(INFORMATION SHOWN begins)

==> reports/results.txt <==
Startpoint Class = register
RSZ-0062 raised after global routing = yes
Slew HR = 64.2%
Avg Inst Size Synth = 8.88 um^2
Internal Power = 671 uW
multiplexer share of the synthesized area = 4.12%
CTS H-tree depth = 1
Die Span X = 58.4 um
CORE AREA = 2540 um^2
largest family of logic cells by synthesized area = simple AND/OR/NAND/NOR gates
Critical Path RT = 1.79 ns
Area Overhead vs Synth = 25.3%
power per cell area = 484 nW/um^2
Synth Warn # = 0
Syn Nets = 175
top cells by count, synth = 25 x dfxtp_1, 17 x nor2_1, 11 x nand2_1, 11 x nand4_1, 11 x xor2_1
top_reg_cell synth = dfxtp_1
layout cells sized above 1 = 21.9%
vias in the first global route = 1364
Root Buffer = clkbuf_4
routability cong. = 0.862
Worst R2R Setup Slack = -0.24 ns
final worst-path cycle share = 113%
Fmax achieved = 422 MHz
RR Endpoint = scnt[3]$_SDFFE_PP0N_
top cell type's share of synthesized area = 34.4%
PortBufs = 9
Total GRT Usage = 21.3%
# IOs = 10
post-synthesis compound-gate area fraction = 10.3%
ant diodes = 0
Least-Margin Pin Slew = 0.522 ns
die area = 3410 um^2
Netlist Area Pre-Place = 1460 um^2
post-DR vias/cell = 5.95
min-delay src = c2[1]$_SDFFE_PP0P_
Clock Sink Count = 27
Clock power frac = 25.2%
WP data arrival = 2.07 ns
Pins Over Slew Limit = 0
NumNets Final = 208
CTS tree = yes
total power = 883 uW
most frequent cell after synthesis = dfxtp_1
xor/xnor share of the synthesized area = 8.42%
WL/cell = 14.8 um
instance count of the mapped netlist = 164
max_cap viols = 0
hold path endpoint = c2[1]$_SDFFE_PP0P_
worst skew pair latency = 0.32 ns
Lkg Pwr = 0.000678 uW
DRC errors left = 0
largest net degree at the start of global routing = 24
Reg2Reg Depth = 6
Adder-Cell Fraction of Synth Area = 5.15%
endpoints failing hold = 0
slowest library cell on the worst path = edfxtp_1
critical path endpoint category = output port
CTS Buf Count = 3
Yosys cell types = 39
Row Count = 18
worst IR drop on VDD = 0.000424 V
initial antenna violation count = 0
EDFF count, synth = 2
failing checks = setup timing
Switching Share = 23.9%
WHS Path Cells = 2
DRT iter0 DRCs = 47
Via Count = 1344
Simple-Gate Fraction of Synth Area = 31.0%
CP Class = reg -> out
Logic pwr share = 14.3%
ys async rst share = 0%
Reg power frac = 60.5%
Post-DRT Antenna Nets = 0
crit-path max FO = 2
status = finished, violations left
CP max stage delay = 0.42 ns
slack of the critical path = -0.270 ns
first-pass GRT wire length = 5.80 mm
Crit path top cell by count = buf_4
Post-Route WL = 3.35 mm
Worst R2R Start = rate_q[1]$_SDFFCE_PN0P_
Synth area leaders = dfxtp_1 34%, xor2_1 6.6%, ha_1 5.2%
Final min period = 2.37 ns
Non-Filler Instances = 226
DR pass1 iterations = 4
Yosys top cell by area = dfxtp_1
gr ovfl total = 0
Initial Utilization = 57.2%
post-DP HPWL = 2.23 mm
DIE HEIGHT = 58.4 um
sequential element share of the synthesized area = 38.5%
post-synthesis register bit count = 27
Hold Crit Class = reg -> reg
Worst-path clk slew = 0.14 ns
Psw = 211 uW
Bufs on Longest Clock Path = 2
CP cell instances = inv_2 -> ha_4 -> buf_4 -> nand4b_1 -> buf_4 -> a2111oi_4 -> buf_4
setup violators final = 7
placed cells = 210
[config.mk]
export PLATFORM = sky130hd
export DESIGN_NAME = dma_chan_irq_ctrl
export DESIGN_NICKNAME = d
export VERILOG_FILES = /design/src/rtl/dma_irq_pkg.sv /design/src/rtl/ptr_threshold_det.sv /design/src/rtl/irq_flag_bank.sv /design/src/rtl/irq_merge.sv /design/src/rtl/dma_chan_irq_ctrl.sv
export SDC_FILE = /design/constraint.sdc
export NUM_CORES = 1
export LEC_CHECK = 0
export BUFFER_PORTS_ARGS = -buffer_cell sky130_fd_sc_hd__buf_2
export CAP_MARGIN = 15
export CELL_PAD_IN_SITES_DETAIL_PLACEMENT = 0
export CELL_PAD_IN_SITES_GLOBAL_PLACEMENT = 1
export CORE_MARGIN = 8
export CORE_UTILIZATION = 25
export DETAILED_ROUTE_END_ITERATION = 12
export GPL_ROUTABILITY_DRIVEN = 0
export PLACE_DENSITY = 0.9
export SETUP_SLACK_MARGIN = 0.4
export SLEW_MARGIN = 20
export SYNTH_ARGS = -nofsm -noshare
export SYNTH_HDL_FRONTEND = slang
export SYNTH_SLANG_ARGS = --single-unit
[constraint.sdc]
create_clock -name clk -period 1.4 [get_ports clk]
set_input_delay 0.28 -clock clk [delete_from_list [all_inputs] [get_ports clk]]
set_output_delay 0.28 -clock clk [all_outputs]
set_load 0.01 [all_outputs]
[src/rtl/dma_irq_pkg.sv]
// Package: shared layout constants for the DMA channel interrupt register.
// Assumes a 32-bit register with byte-wide lanes.
package dma_irq_pkg;
    localparam int REG_W     = 32;
    localparam int NUM_FLAGS = 8;
    localparam int EN_BASE   = 16;
    localparam int BE_W      = REG_W / 8;
    localparam int FLAG_LANE = 0;
    localparam int EN_LANE   = EN_BASE / 8;
    localparam int NUM_CMP   = 4;

    // Flag bit positions inside bits 7..0
    typedef enum logic [2:0] {
        FLG_ADDR_ERR  = 3'd0,
        FLG_ABORT     = 3'd1,
        FLG_CELL      = 3'd2,
        FLG_BLOCK     = 3'd3,
        FLG_DST_HALF  = 3'd4,
        FLG_DST_DONE  = 3'd5,
        FLG_SRC_HALF  = 3'd6,
        FLG_SRC_DONE  = 3'd7
    } flag_pos_e;
endpackage
`config.mk`:
```
export PLATFORM = sky130hd
export DESIGN_NAME = cursor_overlay
export DESIGN_NICKNAME = d
export VERILOG_FILES = /design/src/rtl/cursor_pkg.sv /design/src/rtl/cursor_regs.sv /design/src/rtl/cursor_fetch.sv /design/src/rtl/cursor_mixer.sv /design/src/rtl/cursor_overlay.sv
export SDC_FILE = /design/constraint.sdc
export NUM_CORES = 1
export LEC_CHECK = 0
export ABC_AREA = 1
export ABC_CLOCK_PERIOD_IN_PS = 7000
export BUFFER_PORTS_ARGS = -buffer_cell sky130_fd_sc_hd__buf_4
export CORE_UTILIZATION = 55
export DETAILED_ROUTE_END_ITERATION = 12
export PLACE_DENSITY_LB_ADDON = 0.2
export REMOVE_ABC_BUFFERS = 1
export SYNTH_ARGS = -nofsm -noshare
export SYNTH_HDL_FRONTEND = slang
export SYNTH_SLANG_ARGS = --single-unit
```
`constraint.sdc`:
```
create_clock -name clk -period 7 [get_ports clk]
set_clock_uncertainty 0.15 [all_clocks]
set_input_delay 2.1 -clock clk [delete_from_list [all_inputs] [get_ports clk]]
set_output_delay 2.1 -clock clk [all_outputs]
set_load 0.01 [all_outputs]
```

(INFORMATION SHOWN ends)

> WHAT YOU SHOULD DO:
Could you set down, word for word, only the lines above from the line with "Avg Inst Size Synth = 8.88 um^2" to the line with "Syn Nets = 175", including both?

> WRITTEN RESPONSE:
Avg Inst Size Synth = 8.88 um^2
Internal Power = 671 uW
multiplexer share of the synthesized area = 4.12%
CTS H-tree depth = 1
Die Span X = 58.4 um
CORE AREA = 2540 um^2
largest family of logic cells by synthesized area = simple AND/OR/NAND/NOR gates
Critical Path RT = 1.79 ns
Area Overhead vs Synth = 25.3%
power per cell area = 484 nW/um^2
Synth Warn # = 0
Syn Nets = 175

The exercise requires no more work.